(Beginning of DATA SUPPLIED)

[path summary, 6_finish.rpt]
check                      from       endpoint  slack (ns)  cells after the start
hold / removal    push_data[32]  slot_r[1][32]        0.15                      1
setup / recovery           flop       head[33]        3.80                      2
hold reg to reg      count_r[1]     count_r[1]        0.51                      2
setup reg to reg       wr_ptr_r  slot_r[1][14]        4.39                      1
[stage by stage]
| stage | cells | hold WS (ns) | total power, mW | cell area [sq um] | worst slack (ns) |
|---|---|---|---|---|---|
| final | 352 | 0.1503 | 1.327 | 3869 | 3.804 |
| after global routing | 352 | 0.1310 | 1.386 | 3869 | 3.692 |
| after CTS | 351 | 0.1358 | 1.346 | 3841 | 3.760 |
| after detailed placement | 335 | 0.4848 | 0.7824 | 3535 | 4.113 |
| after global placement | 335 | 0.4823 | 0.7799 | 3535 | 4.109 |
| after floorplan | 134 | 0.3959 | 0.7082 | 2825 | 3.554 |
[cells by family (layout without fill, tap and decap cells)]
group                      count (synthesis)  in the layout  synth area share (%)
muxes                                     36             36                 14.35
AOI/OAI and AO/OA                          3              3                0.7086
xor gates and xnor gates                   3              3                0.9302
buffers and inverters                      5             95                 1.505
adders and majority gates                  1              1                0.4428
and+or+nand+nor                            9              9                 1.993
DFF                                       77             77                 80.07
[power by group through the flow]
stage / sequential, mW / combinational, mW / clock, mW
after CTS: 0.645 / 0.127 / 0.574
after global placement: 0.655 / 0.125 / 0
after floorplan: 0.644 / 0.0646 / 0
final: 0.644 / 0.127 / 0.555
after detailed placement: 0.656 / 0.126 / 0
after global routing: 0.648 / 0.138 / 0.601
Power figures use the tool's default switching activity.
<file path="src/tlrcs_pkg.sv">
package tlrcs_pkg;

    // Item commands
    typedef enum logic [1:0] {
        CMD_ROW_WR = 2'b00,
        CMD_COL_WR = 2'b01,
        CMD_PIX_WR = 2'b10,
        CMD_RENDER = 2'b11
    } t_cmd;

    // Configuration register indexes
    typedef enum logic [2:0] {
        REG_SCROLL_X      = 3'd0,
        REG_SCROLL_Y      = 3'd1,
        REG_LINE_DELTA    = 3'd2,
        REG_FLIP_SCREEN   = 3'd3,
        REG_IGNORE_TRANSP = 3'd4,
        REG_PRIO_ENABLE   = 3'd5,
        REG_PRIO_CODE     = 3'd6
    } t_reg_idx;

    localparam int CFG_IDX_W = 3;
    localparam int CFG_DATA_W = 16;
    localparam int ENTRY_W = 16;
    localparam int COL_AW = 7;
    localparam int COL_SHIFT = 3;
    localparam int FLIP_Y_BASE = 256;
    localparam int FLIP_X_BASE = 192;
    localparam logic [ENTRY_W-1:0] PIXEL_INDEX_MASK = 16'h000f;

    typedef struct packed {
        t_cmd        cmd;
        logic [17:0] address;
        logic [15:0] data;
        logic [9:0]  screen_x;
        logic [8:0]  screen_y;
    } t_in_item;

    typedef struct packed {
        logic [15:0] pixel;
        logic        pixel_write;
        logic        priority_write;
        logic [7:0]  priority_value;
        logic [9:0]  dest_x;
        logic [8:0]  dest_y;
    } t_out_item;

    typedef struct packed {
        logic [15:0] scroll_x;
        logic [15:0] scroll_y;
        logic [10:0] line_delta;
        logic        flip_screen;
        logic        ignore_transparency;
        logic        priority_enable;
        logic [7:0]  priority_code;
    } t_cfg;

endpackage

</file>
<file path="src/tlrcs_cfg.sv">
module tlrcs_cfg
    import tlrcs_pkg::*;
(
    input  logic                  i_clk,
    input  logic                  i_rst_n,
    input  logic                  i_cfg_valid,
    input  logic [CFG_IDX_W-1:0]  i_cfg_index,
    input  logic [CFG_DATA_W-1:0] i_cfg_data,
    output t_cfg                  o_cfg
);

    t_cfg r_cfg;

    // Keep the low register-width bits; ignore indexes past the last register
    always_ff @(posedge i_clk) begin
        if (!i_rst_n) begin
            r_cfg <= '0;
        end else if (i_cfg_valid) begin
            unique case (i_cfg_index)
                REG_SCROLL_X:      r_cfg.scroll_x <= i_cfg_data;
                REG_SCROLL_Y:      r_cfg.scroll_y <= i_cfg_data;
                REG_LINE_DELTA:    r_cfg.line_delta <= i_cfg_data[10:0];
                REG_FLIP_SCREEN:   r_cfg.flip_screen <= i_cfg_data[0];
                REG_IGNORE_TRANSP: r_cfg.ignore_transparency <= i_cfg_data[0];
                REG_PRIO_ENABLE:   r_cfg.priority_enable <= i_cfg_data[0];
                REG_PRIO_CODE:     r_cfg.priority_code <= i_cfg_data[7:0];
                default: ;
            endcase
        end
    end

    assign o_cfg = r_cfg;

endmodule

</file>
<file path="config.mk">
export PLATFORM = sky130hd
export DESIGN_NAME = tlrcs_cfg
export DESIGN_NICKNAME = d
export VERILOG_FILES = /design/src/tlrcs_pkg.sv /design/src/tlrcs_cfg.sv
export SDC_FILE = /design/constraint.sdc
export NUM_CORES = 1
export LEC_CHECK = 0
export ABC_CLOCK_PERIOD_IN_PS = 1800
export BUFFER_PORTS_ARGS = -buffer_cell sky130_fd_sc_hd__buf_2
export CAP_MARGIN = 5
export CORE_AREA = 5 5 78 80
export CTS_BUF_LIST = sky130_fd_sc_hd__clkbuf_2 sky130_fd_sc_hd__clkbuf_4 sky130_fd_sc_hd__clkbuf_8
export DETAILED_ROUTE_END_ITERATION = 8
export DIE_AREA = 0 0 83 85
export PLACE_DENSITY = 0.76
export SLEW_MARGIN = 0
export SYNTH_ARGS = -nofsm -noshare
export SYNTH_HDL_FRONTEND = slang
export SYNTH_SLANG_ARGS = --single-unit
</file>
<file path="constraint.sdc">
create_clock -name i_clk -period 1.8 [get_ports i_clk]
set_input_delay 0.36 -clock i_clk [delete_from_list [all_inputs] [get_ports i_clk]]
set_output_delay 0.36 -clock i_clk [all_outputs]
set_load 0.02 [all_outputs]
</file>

(End of DATA SUPPLIED)

WORK REQUIRED: Copy out each line of the records above that includes "group".

ANSWER SECTION:
group                      count (synthesis)  in the layout  synth area share (%)
[power by group through the flow]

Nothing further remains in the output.